| YOUR INSTRUCTIONS |
Match the string "decl" against each line below, and copy every line that matches.

| Stored data entries |
=======

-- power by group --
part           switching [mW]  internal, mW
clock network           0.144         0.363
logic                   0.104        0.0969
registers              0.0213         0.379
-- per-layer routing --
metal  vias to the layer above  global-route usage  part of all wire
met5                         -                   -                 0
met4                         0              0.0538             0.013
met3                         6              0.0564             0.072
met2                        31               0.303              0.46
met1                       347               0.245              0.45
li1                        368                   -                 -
## src/rtl/boot_pkg.sv

```systemverilog
// rtl/boot_pkg.sv - shared state, frame constants and checksum helper for the program loader
package boot_pkg;

  typedef enum logic [2:0] {
    S_LEN0,
    S_LEN1,
    S_DATA,
    S_CHK,
    S_RUN,
    S_ERR
  } state_t;

  localparam int LEN_BYTES      = 2;
  localparam int BYTES_PER_WORD = 4;
  localparam int WORD_BITS      = 8 * BYTES_PER_WORD;
  localparam int CNT_W          = $clog2(BYTES_PER_WORD);

  function automatic logic [7:0] chk_update(input logic [7:0] acc, input logic [7:0] b);
    return acc ^ b;
  endfunction

endpackage

```

## src/rtl/boot_loader_word_assembler.sv

```systemverilog
// rtl/boot_loader_word_assembler.sv - little-endian byte-to-word packer with word-complete strobe
module word_assembler
  import boot_pkg::*;
(
  input  logic                 clk,
  input  logic                 rst,
  input  logic                 byte_valid,
  input  logic [7:0]           byte_data,
  output logic                 word_done,
  output logic [WORD_BITS-1:0] word
);

  localparam logic [CNT_W-1:0] LAST_BYTE = CNT_W'(BYTES_PER_WORD - 1);

  logic [CNT_W-1:0]     cnt;
  logic [WORD_BITS-9:0] sr;

  // The final byte is merged combinationally so the word is complete on the strobe cycle.
  assign word_done = byte_valid && (cnt == LAST_BYTE);
  assign word      = {byte_data, sr};

  always_ff @(posedge clk) begin
    if (!rst) begin
      cnt <= '0;
      sr  <= '0;
    end else if (byte_valid) begin
      cnt <= cnt + 1'b1;
      sr  <= {byte_data, sr[WORD_BITS-9:8]};
    end
  end

endmodule

```

## src/rtl/boot_loader.sv

```systemverilog
// rtl/boot_loader.sv - host byte-stream program loader with length/checksum verify and CPU reset control
module boot_loader
  import boot_pkg::*;
#(
  parameter int ADDR_W = 8,
  parameter int WORD_W = 32
) (
  input  logic              clk,
  input  logic              rst,
  input  logic [7:0]        in_data,
  input  logic              in_valid,
  output logic              in_ready,
  output logic              imem_we,
  output logic [ADDR_W-1:0] imem_addr,
  output logic [WORD_W-1:0] imem_wdata,
  output logic              cpu_rst,
  output logic              done,
  output logic              error
);

  if (WORD_W != WORD_BITS) begin : g_word_w_check
    $error("boot_loader: WORD_W must be 32");
  end

  localparam logic [31:0] CAPACITY = 32'd1 << ADDR_W;

  state_t                state, state_n;
  logic [7:0]            len_lo;
  logic [15:0]           last_idx;
  logic [ADDR_W-1:0]     idx;
  logic [7:0]            acc;
  logic                  xfer;
  logic                  word_byte;
  logic                  word_done;
  logic [WORD_BITS-1:0]  word;
  logic [15:0]           n_len;
  logic                  last_word;

  assign in_ready  = rst && (state inside {S_LEN0, S_LEN1, S_DATA, S_CHK});
  assign xfer      = in_valid && in_ready;
  assign n_len     = {in_data, len_lo};
  assign last_word = ({{(32-ADDR_W){1'b0}}, idx} == {16'd0, last_idx});
  assign done      = (state == S_RUN);
  assign error     = (state == S_ERR);
  assign cpu_rst   = (state != S_RUN);

  word_assembler u_asm (
    .clk       (clk),
    .rst       (rst),
    .byte_valid(word_byte),
    .byte_data (in_data),
    .word_done (word_done),
    .word      (word)
  );

  always_comb begin
    state_n   = state;
    word_byte = 1'b0;
    case (state)
      S_LEN0: if (xfer) state_n = S_LEN1;
      S_LEN1: begin
        if (xfer) begin
          if (n_len == 16'd0)                  state_n = S_CHK;
          else if ({16'd0, n_len} > CAPACITY)  state_n = S_ERR;
          else                                 state_n = S_DATA;
        end
      end
      S_DATA: begin
        word_byte = xfer;
        if (word_done && last_word) state_n = S_CHK;
      end
      S_CHK: if (xfer) state_n = (in_data == acc) ? S_RUN : S_ERR;
      default: ;
    endcase
  end

  always_ff @(posedge clk) begin
    if (!rst) begin
      state      <= S_LEN0;
      len_lo     <= '0;
      last_idx   <= '0;
      idx        <= '0;
      acc        <= '0;
      imem_we    <= 1'b0;
      imem_addr  <= '0;
      imem_wdata <= '0;
    end else begin
      state   <= state_n;
      imem_we <= word_done;
      // The checksum byte itself is compared, not accumulated.
      if (xfer && state != S_CHK)  acc      <= chk_update(acc, in_data);
      if (xfer && state == S_LEN0) len_lo   <= in_data;
      if (xfer && state == S_LEN1) last_idx <= n_len - 16'd1;
      if (word_done) begin
        imem_addr  <= idx;
        imem_wdata <= word;
        idx        <= idx + 1'b1;
      end
    end
  end

endmodule

```

## config.mk

```make
export PLATFORM = sky130hd
export DESIGN_NAME = boot_loader
export DESIGN_NICKNAME = d
export VERILOG_FILES = /design/src/rtl/boot_pkg.sv /design/src/rtl/boot_loader_word_assembler.sv /design/src/rtl/boot_loader.sv
export SDC_FILE = /design/constraint.sdc
export NUM_CORES = 1
export LEC_CHECK = 0
export BUFFER_PORTS_ARGS = -buffer_cell sky130_fd_sc_hd__buf_4
export CAP_MARGIN = 20
export CORE_MARGIN = 4
export CORE_UTILIZATION = 40
export CTS_BUF_LIST = sky130_fd_sc_hd__clkbuf_4 sky130_fd_sc_hd__clkbuf_8
export DETAILED_ROUTE_END_ITERATION = 10
export GPL_TIMING_DRIVEN = 0
export SKIP_LAST_GASP = 1
export SYNTH_ARGS = -nofsm -noshare
export SYNTH_HDL_FRONTEND = slang
export SYNTH_SLANG_ARGS = --single-unit
```

## constraint.sdc

```tcl
create_clock -name clk -period 2.3 [get_ports clk]
set_input_delay 0.115 -clock clk [delete_from_list [all_inputs] [get_ports clk]]
set_output_delay 0.115 -clock clk [all_outputs]
set_load 0.02 [all_outputs]
```

* After elaboration in Yosys (flattened, before gate mapping)
Cells that the tools add are included.
Word-level totals: register bits 110, input port bits 11, output and inout bits 45, word-level logic and storage cells 49
Operators by class: $add $sub $neg 3, $lt $le $gt $ge 1, equality and inequality tests 14, muxes and demuxes 9, bitwise gates (word level) 1, reduce and logical (&&, ||, !) cells 11
Operators by type and width (number):
- $mux 3 | 6
- $eq 8x16->1 | 1
- $gt 16x9->1 const B | 1
- $logic_not 16->1 | 1
- $sub 16x1->16 const B | 1
- $pmux 3 s4 | 1
- $add 8x1->8 const B | 1
- $eq 8x8->1 | 1
- $xor 8x8->8 | 1
- $logic_and 1x1->1 | 7
- $eq 3x2->1 const B | 2
- $eq 3x3->1 const B | 2
- $ne 2x2->1 const B | 3
- $reduce_and 5->1 | 1
- $reduce_bool 4->1 | 1
- $eq 3x1->1 const B | 1
- $logic_not 3->1 | 1
- $ne 3x2->1 const B | 1
- $ne 3x3->1 const B | 1
- $add 2x1->2 const B | 1
- $eq 2x2->1 const B | 1
- $mux 1 | 2
- $ne 2x1->1 const B | 1

* Depth between registers and ports, before layout
Gate-level depths: netlist of run 1.
depth after elaboration 9, depth in mapped cells 7, mapped depth without buffers 7

* Cells and area by module
Synthesis of run 1 repeated with hierarchy kept, for this count alone.
Second synthesis, totals: cell total of the unflattened synthesis 472, area total of the unflattened synthesis 4639.4 µm²
By module, submodules not included:
- boot_loader | times used 1, cells each 379, area an instance 3563.4 µm², sequential area each 1681.6 µm²
- word_assembler | times used 1, cells each 93, area an instance 1076.0 µm², sequential area each 520.5 µm²

* Least setup slack after synthesis of run 1
OpenSTA, ideal clock, no wires.
path kind flip-flop to flip-flop, start register state[2], end register last_idx[2], library setup time 0.116 ns, arrival 1.627 ns, required time 2.184 ns, slack 0.557 ns, stages on the path, launching flop included 7, path buffers 1, period minus slack after synthesis 1.743 ns, cells stage by stage dfxtp_1 nor2b_1 nand3_1 nor2_1 clkbuf_1 nand2_1 o211a_1
On the way: word-level cells in the longest chain between the ends 5, elaborated cells between the ends (all ways) 8, those cells by class eq/ne (3); reduce/logical (5)
RTL lines:
- from (decl) | RTL line boot_loader.sv:27 | state_t state, state_n;
- from (signal assigned) | RTL line boot_loader.sv:88 | state <= state_n;
- $eq 3x1->1 (tied with other cells) | RTL line boot_loader.sv:39 | assign in_ready = rst && (state inside {S_LEN0, S_LEN1, S_DATA, S_CHK});
- $reduce_bool 4->1 (no line) (*)
- $logic_and 1x1->1 (*) | RTL line boot_loader.sv:39
- named net in_ready | RTL line boot_loader.sv:12 | output logic in_ready,
- $logic_and 1x1->1 (*) | RTL line boot_loader.sv:40 | assign xfer = in_valid && in_ready;
- $logic_and 1x1->1 (*) | RTL line boot_loader.sv:93 | if (xfer && state == S_LEN1) last_idx <= n_len - 16'd1;
- to (signal assigned) | RTL line boot_loader.sv:93
- to (decl) | RTL line boot_loader.sv:29 | logic [15:0] last_idx;
Mark *: on every way through the listed nets, which the timed path passes. The rest lies on a longest branch. A chain may end at the register's enable or synchronous reset.

* Final worst setup path of run 1
start register state[0], end register imem_wdata[14]
On the way: word-level cells in the longest chain between the ends 6, elaborated cells between the ends (all ways) 9, those cells by class eq/ne (3); mux (1); reduce/logical (5)
RTL lines:
- $eq 3x1->1 (tied with other cells) | RTL line boot_loader.sv:39
- $reduce_bool 4->1 (no line)
- $logic_and 1x1->1 | RTL line boot_loader.sv:39
- $logic_and 1x1->1 | RTL line boot_loader.sv:40
- $mux 1 (*) | RTL line boot_loader.sv:59 | case (state)
- $logic_and 1x1->1 (*) | RTL line boot_loader_word_assembler.sv:19 | assign word_done = byte_valid && (cnt == LAST_BYTE);
- to (signal assigned) | RTL line boot_loader.sv:96 | imem_wdata <= word;
- to (decl) | RTL line boot_loader.sv:15 | output logic [WORD_W-1:0] imem_wdata,
Every way passes the cells marked *; elsewhere a longest branch is shown, timed or not.

==> flow_summary.json, run 1 <==
{
  "worst_setup_path_start_kind": "flop",
  "start_util_pct": 41.7,
  "r2r_cells": 6,
  "place_hpwl_um": 7960,
  "ys_seq_elements": 110,
  "fin_cells": 740,
  "grt_max_degree": 21,
  "async_reset_ff_share_pct": 0,
  "timing.reg2reg.setup_slack_ps": 310,
  "drt-total-wl_um": 10800,
  "n_fill_cell": 1108,
  "cp_max_fo": 10,
  "rows": 38,
  "timing.rr.end": "imem_wdata[14]$_SDFFE_PN0P_",
  "grt_pass1_wl_um": 17800,
  "netlist.area_leader.share_pct": 47.9,
  "die_x_um": 115,
  "synth_top_area_cell": "dfxtp_1",
  "powerDensity_nw_per_um2": 636,
  "netlist_instances": 537,
  "firstDrtPassIters": 4,
  "setup.worst_path.end": "imem_wdata[14]$_SDFFE_PN0P_",
  "final_nets": 610,
  "antenna_found_initial": 0,
  "area_growth_syn_to_layout_pct": 15.8,
  "worst_pin_slew_ps": 822,
  "antennaDiodeCount": 0,
  "synthesis.area_sq_um": 4600,
  "synth_fp_nets": 552,
  "dpl.cell_count": 724,
  "report.final.hold_viol_count": 0,
  "numCtsBuffers": 9,
  "ys_top_cells_by_count": "nand2_1 (155), dfxtp_1 (110), a21boi_0 (47)",
  "period_needed_ps": 1990,
  "hold_path.class": "in -> reg",
  "rsz0062_at_grt": "false",
  "cts_max_level": 3,
  "post_cts_buffers": 0,
  "run_status": "finished clean",
  "synth-edff-count": 0,
  "ys_types": 39,
  "finalSetupViolCount": 0,
  "dr_total_vias": 3642,
  "ys.flop_type": "dfxtp_1",
  "gp_congestion": 0.892,
  "routedWlPerCell_um": 14.5,
  "drv_slew": 0,
  "multi_input_area_sq_um": 2240,
  "synth.area.top_cells": "dfxtp_1 (48%), nand2_1 (13%), a21boi_0 (7.7%)",
  "worstPathRequired_ps": 2590,
  "ys_seq_area_share_pct": 47.9,
  "cts_hold_buf": 0,
  "crit_start": "state[0]$_SDFFE_PN0P_",
  "cap_violations": 0,
  "period_share_pct": 86.7,
  "fin_skew_ps": 15.3,
  "grt_usage_pct": 16.9,
  "r2r-start": "state[0]$_SDFFE_PN0P_",
  "portBuffers": 47,
  "grt-ovfl-total": 0,
  "peakVddDrop_mv": 0.318,
  "clockRootBuffer": "clkbuf_8",
  "yosys_warnings": 0,
  "end_kind": "flop",
  "viasPerCell": 4.92,
  "p_leak_nw": 2.13,
  "clk_path_buf_depth": 2,
  "crit_arrival_ps": 2280,
  "drt-initial-drc-count": 178,
  "slew_headroom_pct": 44.9,
  "cts_resized": 0,
  "hold_start": "in_data[0]",
  "die-area_sq_um": 13300,
  "drtAntennaViolNets": 0,
  "cts.sinks": 110,
  "path_class": "reg -> reg",
  "die_h_um": 115,
  "grt_pass1_vias": 3511,
  "core-area_sq_um": 11000,
  "syn_area_per_cell_sq_um": 8.57,
  "cts_tree": "built",
  "io_pins": 56,
  "path_clk_slew_ps": 120,
  "clkLatencyLatePin_ps": 390,
  "yosysMostFrequentCell": "nand2_1",
  "fmax_mhz": 501,
  "drive_gt1_share_pct": 12.0,
  "drc_errors": 0,
  "finalSetupTns_ps": 0,
  "ff_latch_area_sq_um": 2200
}
where the power goes:
| group | total [W] | switching, W | leakage (nW) | internal (W) |
|---|---|---|---|---|
| Clock | 0.00117 | 0.000724 | 0.0982 | 0.000451 |
| Combinational | 0.000258 | 0.000149 | 1.14 | 0.000109 |
| Sequential | 0.00196 | 0.0000261 | 0.889 | 0.00193 |
placed cells by master (no fill, tap or decap), types with 2 or more instances in the layout:
cell type  synthesis  final
nor4_1             6      6
dfxtp_1          110    110
a31oi_1            2      2
buf_4              0     47
nor2_1            10     10
o211a_1            6      6
clkbuf_1          32     32
buf_1              3      3
and2_1            17     17
a21oi_1           10     10
nand4_1            8      8
nor3_1             3      3
mux2i_1            9      9
nand3b_1           2      2
nor2b_1           11     11
ha_1               4      4
nand2_1          155    155
xor2_1            15     15
a21boi_0          47     47
inv_6              0      2
xnor2_1           30     30
clkbuf_8           0     10
nand3_1           24     24
o21ai_0           11     11
inv_1              3      3
buf_2              3      3
how the worst min path moves through the flow:
stage / to / slack, ps / depth (start not counted)
CTS: imem_wdata[24]$_SDFFE_PN0P_ / 50 / 3
detailed placement: imem_wdata[21]$_SDFFE_PN0P_ / 450 / 2
global placement: imem_wdata[11]$_SDFFE_PN0P_ / 450 / 2
finish: imem_wdata[24]$_SDFFE_PN0P_ / 60 / 3
floorplan: imem_wdata[24]$_SDFFE_PN0P_ / 400 / 3
global route: imem_wdata[24]$_SDFFE_PN0P_ / 90 / 3
flip-flops by register name, indices dropped and copies added, names as in the netlist, 2 cells and up:
| signal | count |
|---|---|
| len_lo | 8 |
| last_idx | 16 |
| imem_addr | 8 |
| u_asm.cnt | 2 |
| state | 3 |
| acc | 8 |
| u_asm.sr | 24 |
| idx | 8 |
| imem_wdata | 32 |
kinds of logic (layout without fill, tap and decap cells):
family / after synthesis / after routing / share of synthesized area, %
adder cells (fa/ha/maj): 4 / 4 / 1.09
AND/OR/NAND/NOR: 247 / 247 / 24.8
flip-flops: 110 / 110 / 47.9
AO/OA/AOI/OAI: 80 / 80 / 12.2
XOR/XNOR: 45 / 45 / 8.57
buffers and inverters: 42 / 105 / 3.51
multiplexers: 9 / 9 / 1.96
worst max-delay path, stage by stage, from the launching register on:
cell      delay [ps]
dfxtp_1          470
and4bb_2         300
nand2_1          270
clkinv_1         320
clkbuf_1         300
nand2_1          150
a21boi_0          90
layer usage:
| layer | up-vias | GRT usage [%] | wire length (um) | share of wire (%) |
|---|---|---|---|---|
| li1 | 1878 | - | - | - |
| met5 | - | 0 | 0 | 0 |
| met4 | 0 | 6.42 | 187 | 1.7 |
| met1 | 1671 | 24.1 | 5290 | 49 |
| met2 | 79 | 26.0 | 4760 | 44 |
| met3 | 14 | 2.37 | 525 | 4.9 |
per-stage QoR:
stage / util [%] / power [W] / cell area, sq um / hold slack (ps) / setup slack (ps)
3_3_place_gp: 46.5 / 0.00226 / 5130 / 447 / 294
2_1_floorplan: - / 0.00219 / 4600 / 401 / 557
6_report: 48.3 / 0.00339 / 5330 / 59.1 / 305
5_1_grt: 48.3 / 0.00352 / 5330 / 85.9 / 107
3_5_place_dp: 46.5 / 0.00226 / 5130 / 449 / 321
4_1_cts: 48.3 / 0.00342 / 5330 / 49.4 / 286
final cells by class:
class                           instances  share of cell area (%)
Buffer                                 38                    2.75
Clock buffer                           10                    2.58
Clock inverter                          6                    1.15
Inverter                                4                   0.282
Multi-Input combinational cell        385                    42.0
Sequential cell                       110                    41.3
Tap cell                              140                    3.29
Timing Repair Buffer                   47                    6.62
Power figures use the tool's default switching activity.
==> run 2: changes to the inputs <==
CORE_MARGIN = 5   (was 4)
SYNTH_HIERARCHICAL = 1   (was not set)
==> flow_summary.json, run 2 <==
{
  "numCtsBuffers": 9,
  "drv_slew": 0,
  "p_seq_share_pct": 57.9,
  "ys_top_cells_by_count": "dfxtp_1 (110), nor2_1 (86), mux2i_1 (74)",
  "finalSetupViolCount": 0,
  "mostFrequentLayoutCells": "dfxtp_1 (109), nor2_1 (85), mux2i_1 (74), buf_4 (71), nor2b_1 (25)",
  "drc_errors": 0,
  "p_sw_share_pct": 26.6,
  "clockRootBuffer": "clkbuf_8",
  "synthXorXnorAreaFrac_pct": 8.31,
  "final_common_cell": "dfxtp_1",
  "firstDrtPassIters": 4,
  "grt_util_met1_pct": 20.5,
  "final_nets": 558,
  "drt-total-wl_um": 10700,
  "cts_tree": "built",
  "synthAdderAreaFrac_pct": 0.809,
  "netlist.area_leader.share_pct": 47.5,
  "cap_violations": 0,
  "power_w": 0.00341,
  "synthesis.area_sq_um": 4640,
  "grt_pass1_vias": 3409,
  "r2r_cells": 9,
  "antenna_found_initial": 0,
  "grt_usage_pct": 15.4,
  "placed_cell_area_sq_um": 5240,
  "end_kind": "flop",
  "ys_seq_area_share_pct": 47.5,
  "drive_gt1_share_pct": 20.6,
  "dr_total_vias": 3410,
  "worstPathRequired_ps": 2580,
  "clockPowerShare_pct": 32.9,
  "cpPeakStageDelay_ps": 350,
  "ys.flop_type": "dfxtp_1",
  "clkLatencyLatePin_ps": 380,
  "routedWlPerCell_um": 15.4,
  "groute.layer.met3.usage_pct": 3.17,
  "cts_hold_buf": 0,
  "synth_top_area_cell": "dfxtp_1",
  "synth-compound-area-share_pct": 4.15,
  "fmax_mhz": 458,
  "crit_arrival_ps": 2470,
  "async_reset_ff_share_pct": 0,
  "rows": 39,
  "fin_util_pct": 48.7,
  "synth.area.top_cells": "dfxtp_1 (47%), mux2i_1 (16%), nor2_1 (7.0%)",
  "syn_area_per_cell_sq_um": 9.83,
  "drt-initial-drc-count": 142,
  "worst_pin_slew_ps": 637,
  "hold_path.class": "in -> reg",
  "switching_power_w": 0.000908,
  "n_fill_cell": 1089,
  "path_cells": "nand3b_1 > nor3b_4 > buf_6 > and2_4 > nor4b_4 > nand4_1 > nor3_4 > nor3_2 > a311oi_2",
  "viasPerCell": 4.93,
  "portBuffers": 55,
  "crit_start": "state[2]$_SDFFE_PN0P_",
  "reg_top3": "imem_wdata x32, u_asm/sr x24, last_idx x16",
  "peakVddDrop_mv": 0.401,
  "die-area_sq_um": 13900,
  "fin_skew_ps": 12.7,
  "rsz0062_at_grt": "true",
  "top_register": "imem_wdata",
  "synth.area.mux_share_pct": 16.0,
  "grt-ovfl-total": 0,
  "hold_start": "in_data[2]",
  "finalSetupTns_ps": 0,
  "ys_types": 43,
  "p_leak_nw": 2.07,
  "yosys_warnings": 6,
  "grt_pass1_wl_um": 17500,
  "crit_slowest_cell": "dfxtp_4",
  "ys_seq_elements": 110,
  "r2r-start": "state[2]$_SDFFE_PN0P_",
  "yosysMostFrequentCell": "dfxtp_1",
  "synth_fp_nets": 486,
  "powerDensity_nw_per_um2": 616,
  "worst_setup_path_start_kind": "flop",
  "die_h_um": 118,
  "period_needed_ps": 2190,
  "slew_headroom_pct": 57.6,
  "core-area_sq_um": 11400,
  "path_clk_slew_ps": 110,
  "drtAntennaViolNets": 0,
  "netlist_instances": 472,
  "holdPathStages": 3,
  "place_hpwl_um": 7770,
  "synth_top_family_by_area": "simple AND/OR/NAND/NOR gates",
  "cts.sinks": 110,
  "grt.busiest_layer": "met2",
  "area_growth_syn_to_layout_pct": 19.4,
  "cts_max_level": 3,
  "globalRouteMet2Util_pct": 25.0,
  "synth-edff-count": 0,
  "antennaDiodeCount": 0,
  "pwr-share-comb_pct": 9.3,
  "cp_max_fo": 4,
  "path_class": "reg -> reg",
  "grt_max_degree": 20,
  "gp_congestion": 0.789,
  "pre_cts_ws_ps": -614,
  "start_util_pct": 40.8,
  "p_int_w": 0.00250,
  "setup_ws_ps": 114,
  "final_area_sq_um": 5540,
  "synthSimpleGateAreaFrac_pct": 18.1,
  "report.final.hold_viol_count": 0,
  "run_status": "finished clean",
  "clk_path_buf_depth": 2,
  "period_share_pct": 95.0,
  "largest_reg_flops": 32,
  "die_x_um": 118,
  "io_pins": 56
}
[run 2: path summary, 6_finish.rpt]
check / slack (ps) / to
worst max-delay path: 110 / state[0]$_SDFFE_PN0P_
worst min-delay path: 30 / u_asm/sr[18]$_SDFFE_PN0P_
worst max register to register: 110 / state[0]$_SDFFE_PN0P_
worst min register to register: 500 / imem_wdata[3]$_SDFFE_PN0P_
[run 2: cells by family after synthesis]
kind of cell             Yosys count
XOR/XNOR                          44
adder cells (fa/ha/maj)            3
flip-flops                       110
buffers and inverters             44
AO/OA/AOI/OAI                     27
multiplexers                      74
AND/OR/NAND/NOR                  170
[run 2: repair_timing]
action                     in CTS  in global routing
setup endpoints to repair      48                 53
resized for setup              10                 10
pin swaps                       4                  4
buffers inserted                3                  5
[run 2: per-layer routing]
layer / wire length, um / share of wire, %
met3: 349 / 3.3
met4: 158 / 1.5
met5: 0 / 0
met2: 4940 / 46
met1: 5210 / 49
[run 2: metrics by stage]
step	cells	hold slack, ps
after floorplan	472	237
after global placement	670	405
after detailed placement	670	411
after CTS	689	15.3
after global routing	692	30.7
final	692	26.7
[run 2: power by group through the flow]
stage	clock [W]	combinational, W	sequential (W)
2_1_floorplan	0	0.000216	0.00201
3_3_place_gp	0	0.000299	0.00201
3_5_place_dp	0	0.000303	0.00202
4_1_cts	0.00116	0.000315	0.00197
5_1_grt	0.00124	0.000350	0.00198
6_report	0.00112	0.000316	0.00197
[run 2: layout make-up]
class | instances | area, sq um | share of cell area [%]
tap | 143 | 179 | 3.23
multi-input combinational | 318 | 2270 | 40.9
timing repair buffer | 63 | 473 | 8.54
clock buffer | 10 | 131 | 2.37
sequential | 110 | 2210 | 39.8
clock inverter | 6 | 56.3 | 1.02
inverter | 5 | 18.8 | 0.339
buffer | 37 | 209 | 3.77
[run 2: critical path, delay by kind of cell, from the launching register on]
family	cells	cell delay (ps)
flops	1	350
compound gates	1	260
buf+inv	1	140
simple gates	7	1340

=======

| FINISHED TASK |
- from (decl) | RTL line boot_loader.sv:27 | state_t state, state_n;
- to (decl) | RTL line boot_loader.sv:29 | logic [15:0] last_idx;
- to (decl) | RTL line boot_loader.sv:15 | output logic [WORD_W-1:0] imem_wdata,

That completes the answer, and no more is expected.